Warren’s softer tone on political issues central to U.S. evangelicals and his concern for issues more commonly associated with the political left have resulted in the characterization of Warren as one of a “new breed of evangelical leaders.” But it has also been misunderstood by much of media as indicating a shift in the position of the “new breed” on traditional evangelical issues.
Warren has been married to Elizabeth K. Warren (Kay) for 31 years in 2010. They have three adult children (Amy, Josh, and Matthew) and four grandchildren. He considers Billy Graham, Peter Drucker, and his own father to be among his mentors. Due to enormous international book sales, in 2005 Warren returned his 25 years of salary to the church and discontinued taking a salary. He says he and his wife became “reverse “tithers,” giving away 90 percent of their income and living off 10 percent.
Warren is the founder and senior pastor of Saddleback Church in Lake Forest, California, currently the eighth-largest church in the United States. He is also a bestselling author of many Christian books, including his guide to church ministry and evangelism, The Purpose Driven Church, which has spawned a series of conferences on Christian ministry and evangelism. He is perhaps best known for the subsequent devotional, The Purpose Driven Life, which has sold over 30 million copies, making Warren one of the bestselling authors of all time.
Warren holds conservative theological views and traditional orthodox positions on social issues such as abortion, same-sex marriage, and stem-cell research. What distinguishes his public voice is his call on churches worldwide to also focus their efforts on fighting poverty and disease, expanding educational opportunities for the marginalized, and caring for the environment. During the 2008 United States presidential election, Warren hosted the Civil Forum on The Presidency at his church with both presidential candidates, John McCain and Barack Obama. Obama later sparked controversy when he asked Warren to give the invocation at the presidential inauguration in January 2009.

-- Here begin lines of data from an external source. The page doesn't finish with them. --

Background: an optimization exercise with open tools, aiming at small area and a short achievable clock period. Do not read the settings as production practice.
Where RTL was checked, it was by simulation tests only, not by an equivalence proof against the original.
No functional check of the RTL was part of run 1.
No activity file was given, so power comes from the tool's default toggle rates.

==> flow/design.v (outline; a module is shown in full before it is edited, if it fits) <==
// module DSP: 2875 lines
// module dsp_faf: 8 lines
// module dsp_maj: 5 lines
// module dsp_fa: 6 lines
// module dsp_aoi_gt: 6 lines
// module dsp_aoi_g: 5 lines
// module dsp_oai_gt: 6 lines
// module dsp_oai_g: 5 lines
// module dsp_xor: 5 lines
// module dsp_mxi: 5 lines
// module dsp_xnor: 5 lines
module DSP(A,B,C,D,CLK,CARRYIN,OPMODE,BCIN,RSTA,RSTB,RSTM,RSTP,RSTC,RSTD,RSTCARRYIN,RSTOPMODE,
          CEA,CEB,CEM,CEP,CEC,CED,CECARRYIN,CEOPMODE,PCIN,BCOUT,PCOUT,P,M,CARRYOUT,CARRYOUTF);
  // ...
==> flow/flow/run.sh <==
#!/bin/bash
# Standard layout with two changes: the port buffers are plain buf_1 cells
# instead of the default delay buffers, and ABC maps for a lighter load, so
# that it picks the smaller cell sizes and leaves sizing to the resizer.
export BUFFER_PORTS_ARGS="-buffer_cell sky130_fd_sc_hd__buf_1"
bash standard.sh ABC_LOAD_IN_FF=1 finish > standard.log 2>&1
==> flow/standard.sh <==
#!/bin/bash
# synth_recipe.tcl (not shown) runs the flow's synth.tcl, then flattens the netlist and writes it again
# the make line also repeats each setting of config.mk as NAME=value (left out here)
make -C /OpenROAD-flow-scripts/flow DESIGN_CONFIG=/design/flow/config.mk WORK_HOME=/design/flow/orfs CLKGATE_MAP_FILE= SYNTH_SCRIPT=/design/flow/synth_recipe.tcl "${@:-finish}"
==> flow/config.mk <==
export PLATFORM = sky130hd
export DESIGN_NAME = DSP
export DESIGN_NICKNAME = DSP
export VERILOG_FILES = /design/flow/design.v
export SDC_FILE = /design/flow/constraint.sdc
export NUM_CORES = 4
export LEC_CHECK = 0
export CAP_MARGIN = 20
export CORE_MARGIN = 2
export CORE_UTILIZATION = 55
export CTS_CLUSTER_DIAMETER = 80
export CTS_CLUSTER_SIZE = 30
export SETUP_SLACK_MARGIN = 3.8
export SLEW_MARGIN = 20
export SYNTH_HIERARCHICAL = 1
export SYNTH_MINIMUM_KEEP_SIZE = 0
==> flow/constraint.sdc <==
create_clock -name core_clock -period 8.0 [get_ports {CLK}]
set_input_delay 1.6000 -clock core_clock [delete_from_list [all_inputs] [get_ports {CLK}]]
set_output_delay 1.6000 -clock core_clock [all_outputs]
set_load 0.01 [all_outputs]
From an optimization exercise on the open Yosys and OpenROAD flow, aimed at small area, a short achievable clock period and few clock cycles per item; shortcuts taken in it are not production practice. In this exercise RTL edits were held to simulation tests only and were not proved equivalent to the original.

== job 101 ==
// booth_multiplier
module booth_multiplier #(
    parameter int N = 64
)(
    input  logic                    clk,
    input  logic                    rst,
    input  logic                    start,
    input  logic signed [N-1:0]     multiplicand,
    input  logic signed [N-1:0]     multiplier,
    output logic signed [(2*N)-1:0] product,
    output logic                    done
);
    logic [63:0]   M;           
    logic [63:0]   Q;           
    logic [65:0]   S, C;        
    logic [7:0]    SL, CL;      
    logic [3:0]    one, two, ng;       
    logic [3:0]    oneb, twob, ngb;    
    logic          first;       
    logic          firstc;      
    logic [2:0]    cnt;
    logic          busy, fin;
    logic [8:0]    lsum;
    logic          cout_g;
    assign lsum   = {1'b0, SL} + {1'b0, CL};
    assign cout_g = first ? 1'b0 : lsum[8];
    function automatic logic [2:0] recode(input logic [2:0] b);
        recode[2] = b[1] ^ b[0];
        recode[1] = (b[2] & ~b[1] & ~b[0]) | (~b[2] & b[1] & b[0]);
        recode[0] = b[2];
    endfunction
    logic [8:0] nb;       
    logic [3:0] one_n, two_n, ng_n;
    always_comb begin
        if (busy) nb = Q[15:7];
        else      nb = {multiplier[7:0], 1'b0};
        for (int j = 0; j < 4; j++)
            {one_n[j], two_n[j], ng_n[j]} = recode(nb[2*j +: 3]);
    end
    logic [65:0] pp0;
    logic [65:0] pp1;
    logic [65:0] pp2;
    logic [65:0] pp3;
    always_comb begin
        pp0[0] = ng[0] ^ (one[0] & M[0]);
        for (int i = 1; i < 33; i++) pp0[i] = ng[0] ^ ((one[0] & M[i]) | (two[0] & M[i-1]));
        for (int i = 33; i < 64; i++) pp0[i] = ngb[0] ^ ((oneb[0] & M[i]) | (twob[0] & M[i-1]));
        pp0[64] = ngb[0] ^ ((oneb[0] | twob[0]) & M[63]);
        pp0[65] = ~pp0[64];
        pp1[0] = ng[1] ^ (one[1] & M[0]);
  ...
export LEC_CHECK = 0
export CAP_MARGIN = 20
export CORE_MARGIN = 2
export CORE_UTILIZATION = 60
export SETUP_SLACK_MARGIN = 3.3
export SLEW_MARGIN = 20
export SYNTH_HIERARCHICAL = 1
export SYNTH_MINIMUM_KEEP_SIZE = 0
export BUFFER_PORTS_ARGS = -buffer_cell sky130_fd_sc_hd__buf_1
create_clock -name core_clock -period 6.0 [get_ports {clk}]
standard.sh (not shown) runs the stock make flow with config.mk's settings and CLKGATE_MAP_FILE= SYNTH_SCRIPT=/design/flow/synth_recipe.tcl, a recipe that flattens the netlist after the stock synthesis.
==> flow/flow/run.sh <==
#!/bin/bash
# Own layout flow: the standard flow, with the port buffers made from
# sky130_fd_sc_hd__buf_1 cells instead of the default cell.
set -e
cp standard.sh standard_sh.txt
echo "export BUFFER_PORTS_ARGS = -buffer_cell sky130_fd_sc_hd__buf_1" >> config.mk
bash standard.sh > standard.log 2>&1
Job 101 reached the final stage; the timing, design-rule and antenna checks on its layout passed.
Testbench counts of job 101, summed over its fixed seeds: cycles 2,880, items 288.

Warren’s chief contribution has been the forging of a new tone and a broader set of issues from the prominent position he earned through historic book sales, while maintaining strong and clear evangelical positions on major public issues and on spiritual priorities. Through these efforts, Warren may represent a bridge between the leaders who began ministry in the 1950’s and the young evangelicals yearning for a break from the more strident voice of recent leaders.